Records from a collection:
:::
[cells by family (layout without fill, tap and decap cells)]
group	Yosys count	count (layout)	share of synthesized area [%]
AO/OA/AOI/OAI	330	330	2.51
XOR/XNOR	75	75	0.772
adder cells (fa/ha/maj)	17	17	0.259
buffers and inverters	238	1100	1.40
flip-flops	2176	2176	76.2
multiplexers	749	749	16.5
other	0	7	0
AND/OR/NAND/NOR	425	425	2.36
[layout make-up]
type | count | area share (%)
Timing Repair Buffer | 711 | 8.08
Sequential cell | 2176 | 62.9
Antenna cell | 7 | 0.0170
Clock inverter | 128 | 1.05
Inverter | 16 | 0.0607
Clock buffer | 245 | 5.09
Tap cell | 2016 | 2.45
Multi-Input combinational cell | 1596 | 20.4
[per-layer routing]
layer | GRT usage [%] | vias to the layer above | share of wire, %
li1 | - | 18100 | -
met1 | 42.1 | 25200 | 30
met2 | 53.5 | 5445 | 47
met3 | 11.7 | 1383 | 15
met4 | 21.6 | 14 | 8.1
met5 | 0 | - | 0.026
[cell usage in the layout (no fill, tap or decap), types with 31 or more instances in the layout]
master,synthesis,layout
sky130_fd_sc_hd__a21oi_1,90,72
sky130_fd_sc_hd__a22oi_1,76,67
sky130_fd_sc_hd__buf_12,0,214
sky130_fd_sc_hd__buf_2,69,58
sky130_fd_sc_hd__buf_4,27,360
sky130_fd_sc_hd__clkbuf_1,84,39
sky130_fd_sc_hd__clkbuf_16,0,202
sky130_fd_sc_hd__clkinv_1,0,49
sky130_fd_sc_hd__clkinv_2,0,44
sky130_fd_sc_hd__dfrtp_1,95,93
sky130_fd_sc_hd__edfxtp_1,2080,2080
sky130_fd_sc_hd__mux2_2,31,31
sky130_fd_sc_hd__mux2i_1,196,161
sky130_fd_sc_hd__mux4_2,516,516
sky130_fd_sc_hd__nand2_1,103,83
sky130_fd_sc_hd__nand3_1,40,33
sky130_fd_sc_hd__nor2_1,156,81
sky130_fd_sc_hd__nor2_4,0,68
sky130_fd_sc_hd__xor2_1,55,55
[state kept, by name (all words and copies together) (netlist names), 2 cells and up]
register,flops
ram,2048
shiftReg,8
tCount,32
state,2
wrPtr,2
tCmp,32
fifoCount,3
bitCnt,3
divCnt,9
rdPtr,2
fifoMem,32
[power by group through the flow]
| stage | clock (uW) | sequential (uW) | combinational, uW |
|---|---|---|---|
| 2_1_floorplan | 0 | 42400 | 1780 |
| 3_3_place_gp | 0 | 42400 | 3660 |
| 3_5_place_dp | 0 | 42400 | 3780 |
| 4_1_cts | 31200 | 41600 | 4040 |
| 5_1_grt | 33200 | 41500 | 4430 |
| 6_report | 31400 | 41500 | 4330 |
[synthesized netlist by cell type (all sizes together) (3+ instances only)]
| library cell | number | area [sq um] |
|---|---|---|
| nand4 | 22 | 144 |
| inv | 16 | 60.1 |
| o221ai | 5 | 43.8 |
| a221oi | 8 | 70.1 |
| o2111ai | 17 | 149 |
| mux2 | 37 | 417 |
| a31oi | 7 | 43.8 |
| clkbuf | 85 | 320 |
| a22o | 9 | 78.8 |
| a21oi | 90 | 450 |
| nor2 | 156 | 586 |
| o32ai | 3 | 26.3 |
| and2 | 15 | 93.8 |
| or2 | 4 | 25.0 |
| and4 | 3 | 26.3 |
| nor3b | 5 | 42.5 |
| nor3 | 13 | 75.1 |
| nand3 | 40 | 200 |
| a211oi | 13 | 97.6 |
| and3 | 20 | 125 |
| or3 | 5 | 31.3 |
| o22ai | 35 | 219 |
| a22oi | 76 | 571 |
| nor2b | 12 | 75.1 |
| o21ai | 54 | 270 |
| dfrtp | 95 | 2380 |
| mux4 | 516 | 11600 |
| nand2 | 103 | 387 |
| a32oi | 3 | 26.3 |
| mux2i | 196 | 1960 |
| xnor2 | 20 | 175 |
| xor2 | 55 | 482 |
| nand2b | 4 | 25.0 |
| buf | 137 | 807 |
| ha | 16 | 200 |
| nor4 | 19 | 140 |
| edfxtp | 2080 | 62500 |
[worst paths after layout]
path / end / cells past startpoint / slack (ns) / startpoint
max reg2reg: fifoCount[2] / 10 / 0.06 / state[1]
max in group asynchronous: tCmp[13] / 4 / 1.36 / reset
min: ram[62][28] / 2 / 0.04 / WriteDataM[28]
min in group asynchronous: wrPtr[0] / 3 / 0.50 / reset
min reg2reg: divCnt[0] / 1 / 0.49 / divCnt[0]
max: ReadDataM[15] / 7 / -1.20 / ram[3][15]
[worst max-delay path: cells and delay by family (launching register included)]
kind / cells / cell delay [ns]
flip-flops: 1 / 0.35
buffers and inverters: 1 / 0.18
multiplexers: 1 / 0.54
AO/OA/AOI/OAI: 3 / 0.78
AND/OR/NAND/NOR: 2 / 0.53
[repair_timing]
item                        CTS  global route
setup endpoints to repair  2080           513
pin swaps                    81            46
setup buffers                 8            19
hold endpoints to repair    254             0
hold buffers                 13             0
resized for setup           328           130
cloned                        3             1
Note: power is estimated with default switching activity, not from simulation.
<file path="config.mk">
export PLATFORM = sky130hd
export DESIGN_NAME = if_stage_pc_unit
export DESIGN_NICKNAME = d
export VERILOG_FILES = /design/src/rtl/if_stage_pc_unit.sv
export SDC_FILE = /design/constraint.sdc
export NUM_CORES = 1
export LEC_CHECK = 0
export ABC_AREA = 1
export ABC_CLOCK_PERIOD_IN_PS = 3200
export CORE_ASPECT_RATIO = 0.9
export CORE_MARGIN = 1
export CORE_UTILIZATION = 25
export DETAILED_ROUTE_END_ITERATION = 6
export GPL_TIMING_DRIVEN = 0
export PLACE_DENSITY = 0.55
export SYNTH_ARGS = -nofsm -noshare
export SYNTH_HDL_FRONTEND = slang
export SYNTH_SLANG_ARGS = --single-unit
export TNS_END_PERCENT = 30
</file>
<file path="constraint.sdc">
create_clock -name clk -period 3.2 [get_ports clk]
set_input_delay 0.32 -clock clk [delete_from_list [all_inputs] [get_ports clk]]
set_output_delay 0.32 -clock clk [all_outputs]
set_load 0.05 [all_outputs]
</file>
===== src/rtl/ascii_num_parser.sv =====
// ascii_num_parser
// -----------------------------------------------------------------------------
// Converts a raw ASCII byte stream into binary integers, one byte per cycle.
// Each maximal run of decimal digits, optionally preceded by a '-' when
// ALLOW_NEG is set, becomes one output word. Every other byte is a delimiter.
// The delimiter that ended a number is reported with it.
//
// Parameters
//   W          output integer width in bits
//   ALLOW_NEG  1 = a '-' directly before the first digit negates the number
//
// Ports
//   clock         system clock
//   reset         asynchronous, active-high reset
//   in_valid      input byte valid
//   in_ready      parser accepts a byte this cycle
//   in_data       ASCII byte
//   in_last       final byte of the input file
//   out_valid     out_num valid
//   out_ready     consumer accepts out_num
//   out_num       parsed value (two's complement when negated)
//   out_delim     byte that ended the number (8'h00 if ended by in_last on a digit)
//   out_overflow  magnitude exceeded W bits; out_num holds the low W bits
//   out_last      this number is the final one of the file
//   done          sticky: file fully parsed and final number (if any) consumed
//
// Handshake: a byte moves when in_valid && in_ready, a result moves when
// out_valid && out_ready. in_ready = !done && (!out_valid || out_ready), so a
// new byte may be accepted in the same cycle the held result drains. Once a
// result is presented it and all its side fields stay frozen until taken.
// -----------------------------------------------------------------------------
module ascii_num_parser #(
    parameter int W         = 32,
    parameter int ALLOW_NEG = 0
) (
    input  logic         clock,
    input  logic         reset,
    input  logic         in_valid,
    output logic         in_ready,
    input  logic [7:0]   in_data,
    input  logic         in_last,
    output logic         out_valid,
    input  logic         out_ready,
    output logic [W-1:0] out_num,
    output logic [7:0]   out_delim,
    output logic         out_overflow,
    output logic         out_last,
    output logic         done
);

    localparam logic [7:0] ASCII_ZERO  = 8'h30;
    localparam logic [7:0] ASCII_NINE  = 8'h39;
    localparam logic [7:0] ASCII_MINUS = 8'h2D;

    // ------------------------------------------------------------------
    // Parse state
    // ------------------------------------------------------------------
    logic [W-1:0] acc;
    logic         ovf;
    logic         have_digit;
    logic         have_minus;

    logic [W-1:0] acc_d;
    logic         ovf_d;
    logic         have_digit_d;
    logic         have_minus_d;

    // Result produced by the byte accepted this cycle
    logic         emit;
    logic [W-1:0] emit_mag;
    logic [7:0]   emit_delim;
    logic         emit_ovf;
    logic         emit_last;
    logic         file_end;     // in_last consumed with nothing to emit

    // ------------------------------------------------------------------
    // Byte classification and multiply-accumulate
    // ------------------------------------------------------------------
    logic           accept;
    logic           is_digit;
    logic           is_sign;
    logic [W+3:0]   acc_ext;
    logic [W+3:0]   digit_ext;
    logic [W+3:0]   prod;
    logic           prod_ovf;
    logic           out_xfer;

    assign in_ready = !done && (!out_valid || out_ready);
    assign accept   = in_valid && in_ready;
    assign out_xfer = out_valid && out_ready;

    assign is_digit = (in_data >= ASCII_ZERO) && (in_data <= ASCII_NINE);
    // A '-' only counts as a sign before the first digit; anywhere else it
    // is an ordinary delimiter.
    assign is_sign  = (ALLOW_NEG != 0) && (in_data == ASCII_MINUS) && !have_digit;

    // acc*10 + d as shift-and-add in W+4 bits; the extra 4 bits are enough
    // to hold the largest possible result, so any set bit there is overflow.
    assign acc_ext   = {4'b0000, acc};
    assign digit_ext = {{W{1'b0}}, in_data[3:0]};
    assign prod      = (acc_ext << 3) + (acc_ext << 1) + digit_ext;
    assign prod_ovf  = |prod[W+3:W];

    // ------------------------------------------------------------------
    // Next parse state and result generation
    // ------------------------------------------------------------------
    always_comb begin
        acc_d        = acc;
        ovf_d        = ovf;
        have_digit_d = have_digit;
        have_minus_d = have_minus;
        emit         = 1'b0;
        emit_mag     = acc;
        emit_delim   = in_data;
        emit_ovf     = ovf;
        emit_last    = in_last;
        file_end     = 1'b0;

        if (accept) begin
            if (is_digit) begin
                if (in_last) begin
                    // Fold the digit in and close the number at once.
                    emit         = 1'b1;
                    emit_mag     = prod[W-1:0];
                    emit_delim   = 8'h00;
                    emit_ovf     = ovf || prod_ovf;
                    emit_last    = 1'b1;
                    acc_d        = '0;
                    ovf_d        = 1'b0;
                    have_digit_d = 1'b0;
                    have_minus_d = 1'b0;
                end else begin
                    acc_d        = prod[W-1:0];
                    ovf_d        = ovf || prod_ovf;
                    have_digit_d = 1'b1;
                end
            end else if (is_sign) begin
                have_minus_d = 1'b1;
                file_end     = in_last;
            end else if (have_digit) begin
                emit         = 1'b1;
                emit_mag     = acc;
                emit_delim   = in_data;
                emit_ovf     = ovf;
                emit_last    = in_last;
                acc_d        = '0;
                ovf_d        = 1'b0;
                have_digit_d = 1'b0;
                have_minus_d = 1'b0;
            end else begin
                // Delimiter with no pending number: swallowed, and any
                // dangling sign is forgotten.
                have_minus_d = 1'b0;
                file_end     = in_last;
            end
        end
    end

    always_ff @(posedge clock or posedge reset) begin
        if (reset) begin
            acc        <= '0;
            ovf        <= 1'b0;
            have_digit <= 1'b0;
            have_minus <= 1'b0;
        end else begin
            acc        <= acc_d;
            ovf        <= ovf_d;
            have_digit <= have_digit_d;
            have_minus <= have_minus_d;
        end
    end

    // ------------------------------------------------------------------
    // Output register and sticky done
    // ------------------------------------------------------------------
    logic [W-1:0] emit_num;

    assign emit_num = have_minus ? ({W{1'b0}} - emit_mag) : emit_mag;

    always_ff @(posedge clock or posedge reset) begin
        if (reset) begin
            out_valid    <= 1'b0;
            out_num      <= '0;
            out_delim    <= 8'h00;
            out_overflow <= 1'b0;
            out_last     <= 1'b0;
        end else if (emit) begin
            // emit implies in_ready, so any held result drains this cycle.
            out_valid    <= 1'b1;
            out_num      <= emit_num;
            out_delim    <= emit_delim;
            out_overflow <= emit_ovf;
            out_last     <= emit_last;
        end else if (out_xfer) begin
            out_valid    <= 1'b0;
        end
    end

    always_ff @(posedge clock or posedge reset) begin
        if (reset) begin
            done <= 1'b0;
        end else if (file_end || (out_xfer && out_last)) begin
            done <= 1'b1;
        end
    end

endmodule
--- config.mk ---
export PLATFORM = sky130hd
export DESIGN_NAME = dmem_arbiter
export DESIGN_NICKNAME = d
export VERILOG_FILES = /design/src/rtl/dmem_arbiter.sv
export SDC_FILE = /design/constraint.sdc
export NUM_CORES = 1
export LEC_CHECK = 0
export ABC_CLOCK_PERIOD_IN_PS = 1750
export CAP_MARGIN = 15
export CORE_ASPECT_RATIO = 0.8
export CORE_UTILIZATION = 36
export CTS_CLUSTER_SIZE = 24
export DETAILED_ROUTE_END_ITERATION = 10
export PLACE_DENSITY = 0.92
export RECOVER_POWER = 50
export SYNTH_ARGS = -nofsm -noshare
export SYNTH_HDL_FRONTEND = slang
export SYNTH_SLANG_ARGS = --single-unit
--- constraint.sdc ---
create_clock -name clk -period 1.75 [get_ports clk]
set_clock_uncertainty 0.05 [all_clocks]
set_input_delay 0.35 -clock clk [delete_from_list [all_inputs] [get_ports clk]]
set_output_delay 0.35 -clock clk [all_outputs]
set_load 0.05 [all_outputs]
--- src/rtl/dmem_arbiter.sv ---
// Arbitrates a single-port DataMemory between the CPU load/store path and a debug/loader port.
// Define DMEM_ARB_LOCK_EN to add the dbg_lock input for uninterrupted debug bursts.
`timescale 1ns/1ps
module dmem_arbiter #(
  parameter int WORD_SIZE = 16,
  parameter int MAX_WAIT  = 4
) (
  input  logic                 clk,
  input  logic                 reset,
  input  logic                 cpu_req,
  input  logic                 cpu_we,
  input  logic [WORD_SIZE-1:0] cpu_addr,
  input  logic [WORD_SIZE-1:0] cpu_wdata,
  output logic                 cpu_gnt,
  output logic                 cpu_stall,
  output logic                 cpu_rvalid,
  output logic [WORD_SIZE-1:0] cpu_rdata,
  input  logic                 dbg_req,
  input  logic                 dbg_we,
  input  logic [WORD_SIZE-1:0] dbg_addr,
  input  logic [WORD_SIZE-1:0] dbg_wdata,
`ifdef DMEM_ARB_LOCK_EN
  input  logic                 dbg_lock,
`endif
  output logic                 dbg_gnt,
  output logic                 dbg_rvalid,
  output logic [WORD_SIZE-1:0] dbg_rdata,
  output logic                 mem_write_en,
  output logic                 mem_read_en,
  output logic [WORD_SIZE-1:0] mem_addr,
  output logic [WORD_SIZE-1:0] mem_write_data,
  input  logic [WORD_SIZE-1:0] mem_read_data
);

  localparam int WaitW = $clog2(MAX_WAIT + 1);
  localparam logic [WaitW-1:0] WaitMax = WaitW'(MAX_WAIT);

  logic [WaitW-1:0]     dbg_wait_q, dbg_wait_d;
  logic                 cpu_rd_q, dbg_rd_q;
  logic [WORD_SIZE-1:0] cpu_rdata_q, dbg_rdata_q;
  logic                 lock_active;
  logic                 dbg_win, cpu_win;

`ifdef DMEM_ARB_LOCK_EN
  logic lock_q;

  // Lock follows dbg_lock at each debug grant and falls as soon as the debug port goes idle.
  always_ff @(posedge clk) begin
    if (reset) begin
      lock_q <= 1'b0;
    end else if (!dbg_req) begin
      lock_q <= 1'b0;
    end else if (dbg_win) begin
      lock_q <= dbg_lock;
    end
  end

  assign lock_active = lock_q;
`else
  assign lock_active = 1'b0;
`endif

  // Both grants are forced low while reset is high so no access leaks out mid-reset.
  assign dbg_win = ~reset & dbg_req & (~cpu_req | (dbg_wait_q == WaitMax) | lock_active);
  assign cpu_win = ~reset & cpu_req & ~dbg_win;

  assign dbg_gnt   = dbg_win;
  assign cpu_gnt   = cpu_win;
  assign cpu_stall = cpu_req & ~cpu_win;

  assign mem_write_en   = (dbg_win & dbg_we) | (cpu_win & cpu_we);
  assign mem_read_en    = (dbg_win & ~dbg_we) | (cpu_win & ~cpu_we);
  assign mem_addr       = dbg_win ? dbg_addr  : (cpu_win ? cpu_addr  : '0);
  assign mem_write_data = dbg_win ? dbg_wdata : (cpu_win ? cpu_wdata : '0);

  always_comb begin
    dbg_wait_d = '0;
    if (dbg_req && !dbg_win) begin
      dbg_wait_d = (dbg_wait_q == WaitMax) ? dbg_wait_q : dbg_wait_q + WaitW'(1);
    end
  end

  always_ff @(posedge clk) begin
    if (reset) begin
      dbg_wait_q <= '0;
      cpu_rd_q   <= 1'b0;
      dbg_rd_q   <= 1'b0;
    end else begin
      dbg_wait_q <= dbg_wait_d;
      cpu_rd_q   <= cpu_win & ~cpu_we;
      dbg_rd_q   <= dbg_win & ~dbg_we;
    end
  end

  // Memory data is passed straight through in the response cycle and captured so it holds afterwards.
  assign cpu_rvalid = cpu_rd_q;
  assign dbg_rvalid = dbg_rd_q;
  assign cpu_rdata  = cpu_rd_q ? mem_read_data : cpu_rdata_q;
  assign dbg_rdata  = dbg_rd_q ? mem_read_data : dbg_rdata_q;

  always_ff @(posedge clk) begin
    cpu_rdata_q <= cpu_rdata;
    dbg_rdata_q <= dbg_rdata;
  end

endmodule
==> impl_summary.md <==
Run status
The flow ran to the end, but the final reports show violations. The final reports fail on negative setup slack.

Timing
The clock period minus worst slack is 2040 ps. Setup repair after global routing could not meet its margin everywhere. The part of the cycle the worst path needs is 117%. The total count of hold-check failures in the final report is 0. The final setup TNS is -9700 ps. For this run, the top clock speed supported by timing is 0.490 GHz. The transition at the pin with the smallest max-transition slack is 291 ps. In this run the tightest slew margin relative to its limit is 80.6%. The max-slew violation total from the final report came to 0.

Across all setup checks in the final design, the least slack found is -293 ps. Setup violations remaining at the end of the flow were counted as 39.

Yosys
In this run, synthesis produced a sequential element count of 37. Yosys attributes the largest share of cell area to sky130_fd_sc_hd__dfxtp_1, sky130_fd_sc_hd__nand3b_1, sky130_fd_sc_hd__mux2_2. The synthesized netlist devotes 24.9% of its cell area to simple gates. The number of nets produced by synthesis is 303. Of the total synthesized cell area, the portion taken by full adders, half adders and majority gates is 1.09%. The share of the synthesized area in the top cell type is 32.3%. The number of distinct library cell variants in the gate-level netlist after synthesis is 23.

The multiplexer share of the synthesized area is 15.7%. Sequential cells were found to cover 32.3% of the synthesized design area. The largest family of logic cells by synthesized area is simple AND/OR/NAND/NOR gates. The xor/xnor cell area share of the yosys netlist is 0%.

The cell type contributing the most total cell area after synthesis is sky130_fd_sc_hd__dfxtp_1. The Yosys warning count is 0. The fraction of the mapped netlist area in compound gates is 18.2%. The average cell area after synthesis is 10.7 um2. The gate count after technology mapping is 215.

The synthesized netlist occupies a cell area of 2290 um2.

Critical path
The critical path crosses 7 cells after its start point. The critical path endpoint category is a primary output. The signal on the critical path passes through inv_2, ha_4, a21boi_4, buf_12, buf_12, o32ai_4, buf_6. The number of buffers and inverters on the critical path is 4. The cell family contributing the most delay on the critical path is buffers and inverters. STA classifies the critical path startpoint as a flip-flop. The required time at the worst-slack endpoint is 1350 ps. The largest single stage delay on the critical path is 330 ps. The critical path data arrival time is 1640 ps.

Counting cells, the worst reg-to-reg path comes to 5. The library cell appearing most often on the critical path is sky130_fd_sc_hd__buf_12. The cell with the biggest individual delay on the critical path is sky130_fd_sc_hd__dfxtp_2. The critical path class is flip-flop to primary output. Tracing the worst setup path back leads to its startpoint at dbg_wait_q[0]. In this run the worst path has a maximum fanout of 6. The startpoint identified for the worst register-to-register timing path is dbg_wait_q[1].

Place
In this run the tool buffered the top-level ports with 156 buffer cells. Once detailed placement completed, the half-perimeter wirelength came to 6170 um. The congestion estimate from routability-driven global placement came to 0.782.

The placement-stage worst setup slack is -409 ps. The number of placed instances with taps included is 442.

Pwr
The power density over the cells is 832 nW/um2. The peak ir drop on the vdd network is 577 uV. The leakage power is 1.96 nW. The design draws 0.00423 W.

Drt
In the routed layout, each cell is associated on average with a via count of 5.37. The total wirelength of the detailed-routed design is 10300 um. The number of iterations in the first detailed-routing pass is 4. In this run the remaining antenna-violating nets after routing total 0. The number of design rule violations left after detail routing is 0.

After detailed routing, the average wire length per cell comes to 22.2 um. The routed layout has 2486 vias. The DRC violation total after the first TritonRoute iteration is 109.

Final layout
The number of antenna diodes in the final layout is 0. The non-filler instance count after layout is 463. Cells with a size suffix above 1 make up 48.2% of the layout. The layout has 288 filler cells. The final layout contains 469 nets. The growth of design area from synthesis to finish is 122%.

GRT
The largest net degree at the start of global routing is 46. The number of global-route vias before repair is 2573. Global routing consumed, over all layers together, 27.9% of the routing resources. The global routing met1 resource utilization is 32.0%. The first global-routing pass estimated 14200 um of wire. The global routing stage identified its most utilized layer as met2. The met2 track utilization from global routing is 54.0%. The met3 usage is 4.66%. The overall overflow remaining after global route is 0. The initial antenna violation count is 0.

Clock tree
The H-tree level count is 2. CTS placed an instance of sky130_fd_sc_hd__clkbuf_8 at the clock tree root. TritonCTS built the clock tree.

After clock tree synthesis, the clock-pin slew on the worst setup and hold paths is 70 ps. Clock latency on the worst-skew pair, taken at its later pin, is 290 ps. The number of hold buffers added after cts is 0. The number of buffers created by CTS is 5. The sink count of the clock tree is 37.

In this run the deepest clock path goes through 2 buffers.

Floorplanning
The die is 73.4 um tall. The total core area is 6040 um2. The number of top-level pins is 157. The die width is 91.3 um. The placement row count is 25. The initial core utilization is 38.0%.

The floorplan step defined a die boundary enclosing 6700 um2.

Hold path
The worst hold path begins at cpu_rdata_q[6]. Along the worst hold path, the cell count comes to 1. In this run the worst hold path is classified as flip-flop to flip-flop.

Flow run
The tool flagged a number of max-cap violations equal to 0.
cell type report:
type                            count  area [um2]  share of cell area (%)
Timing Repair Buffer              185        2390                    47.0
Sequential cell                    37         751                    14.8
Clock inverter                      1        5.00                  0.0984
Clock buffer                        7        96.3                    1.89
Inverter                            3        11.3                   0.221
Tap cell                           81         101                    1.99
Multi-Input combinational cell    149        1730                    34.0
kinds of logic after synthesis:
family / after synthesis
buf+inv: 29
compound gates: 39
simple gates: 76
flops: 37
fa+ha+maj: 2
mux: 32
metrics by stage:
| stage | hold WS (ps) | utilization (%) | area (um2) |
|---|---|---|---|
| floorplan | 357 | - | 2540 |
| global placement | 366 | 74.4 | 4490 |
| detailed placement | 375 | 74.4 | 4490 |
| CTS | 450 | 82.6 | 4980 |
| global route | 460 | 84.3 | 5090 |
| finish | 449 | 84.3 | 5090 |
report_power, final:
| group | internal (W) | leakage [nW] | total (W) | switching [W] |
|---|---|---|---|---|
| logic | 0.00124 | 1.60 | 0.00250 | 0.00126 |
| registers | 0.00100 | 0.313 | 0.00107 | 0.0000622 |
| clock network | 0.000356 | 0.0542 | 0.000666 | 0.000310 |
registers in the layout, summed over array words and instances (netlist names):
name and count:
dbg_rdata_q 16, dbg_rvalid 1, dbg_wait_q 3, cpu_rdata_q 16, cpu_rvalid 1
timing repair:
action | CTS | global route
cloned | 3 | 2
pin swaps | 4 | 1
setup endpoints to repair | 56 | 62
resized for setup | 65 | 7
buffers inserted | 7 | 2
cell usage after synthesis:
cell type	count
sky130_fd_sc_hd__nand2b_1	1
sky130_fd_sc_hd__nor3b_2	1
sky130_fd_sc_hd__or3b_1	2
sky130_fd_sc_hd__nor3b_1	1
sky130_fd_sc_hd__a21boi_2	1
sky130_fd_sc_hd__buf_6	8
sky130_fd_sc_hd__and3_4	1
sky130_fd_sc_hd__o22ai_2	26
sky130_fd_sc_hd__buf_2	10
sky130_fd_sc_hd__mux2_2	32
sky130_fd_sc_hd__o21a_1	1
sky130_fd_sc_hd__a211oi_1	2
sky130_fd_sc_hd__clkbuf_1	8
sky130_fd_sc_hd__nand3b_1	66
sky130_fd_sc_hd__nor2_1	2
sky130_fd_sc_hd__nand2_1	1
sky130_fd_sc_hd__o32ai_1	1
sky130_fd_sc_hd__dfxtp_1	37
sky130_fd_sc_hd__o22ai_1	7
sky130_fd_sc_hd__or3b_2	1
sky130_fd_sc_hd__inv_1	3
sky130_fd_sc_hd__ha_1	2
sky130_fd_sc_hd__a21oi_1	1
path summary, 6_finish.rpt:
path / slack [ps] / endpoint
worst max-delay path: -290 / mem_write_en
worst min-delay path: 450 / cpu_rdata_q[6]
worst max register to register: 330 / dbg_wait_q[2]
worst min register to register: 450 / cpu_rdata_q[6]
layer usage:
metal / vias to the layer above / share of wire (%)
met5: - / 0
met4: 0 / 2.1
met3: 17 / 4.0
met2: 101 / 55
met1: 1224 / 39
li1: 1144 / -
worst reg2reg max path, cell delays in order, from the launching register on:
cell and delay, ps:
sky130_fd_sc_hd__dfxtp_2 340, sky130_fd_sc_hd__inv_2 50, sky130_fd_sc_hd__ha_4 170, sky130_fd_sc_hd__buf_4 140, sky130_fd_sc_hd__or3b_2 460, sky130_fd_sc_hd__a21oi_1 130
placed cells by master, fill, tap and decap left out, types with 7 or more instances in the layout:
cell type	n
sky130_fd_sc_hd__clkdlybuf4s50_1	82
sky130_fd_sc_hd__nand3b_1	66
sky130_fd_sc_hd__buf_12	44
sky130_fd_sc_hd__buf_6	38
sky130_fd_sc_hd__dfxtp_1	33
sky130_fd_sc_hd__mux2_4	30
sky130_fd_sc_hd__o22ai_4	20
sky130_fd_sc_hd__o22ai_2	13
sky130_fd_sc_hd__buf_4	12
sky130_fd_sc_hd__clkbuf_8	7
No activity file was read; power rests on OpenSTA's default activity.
:::
Task statement: Using the data above, transcribe the lines that run from the line with "nor3b | 5 | 42.5 |" to the line with "multiplexers: 1 / 0.54", both ends kept, and output nothing else.

Written solution:
| nor3b | 5 | 42.5 |
| nor3 | 13 | 75.1 |
| nand3 | 40 | 200 |
| a211oi | 13 | 97.6 |
| and3 | 20 | 125 |
| or3 | 5 | 31.3 |
| o22ai | 35 | 219 |
| a22oi | 76 | 571 |
| nor2b | 12 | 75.1 |
| o21ai | 54 | 270 |
| dfrtp | 95 | 2380 |
| mux4 | 516 | 11600 |
| nand2 | 103 | 387 |
| a32oi | 3 | 26.3 |
| mux2i | 196 | 1960 |
| xnor2 | 20 | 175 |
| xor2 | 55 | 482 |
| nand2b | 4 | 25.0 |
| buf | 137 | 807 |
| ha | 16 | 200 |
| nor4 | 19 | 140 |
| edfxtp | 2080 | 62500 |
[worst paths after layout]
path / end / cells past startpoint / slack (ns) / startpoint
max reg2reg: fifoCount[2] / 10 / 0.06 / state[1]
max in group asynchronous: tCmp[13] / 4 / 1.36 / reset
min: ram[62][28] / 2 / 0.04 / WriteDataM[28]
min in group asynchronous: wrPtr[0] / 3 / 0.50 / reset
min reg2reg: divCnt[0] / 1 / 0.49 / divCnt[0]
max: ReadDataM[15] / 7 / -1.20 / ram[3][15]
[worst max-delay path: cells and delay by family (launching register included)]
kind / cells / cell delay [ns]
flip-flops: 1 / 0.35
buffers and inverters: 1 / 0.18
multiplexers: 1 / 0.54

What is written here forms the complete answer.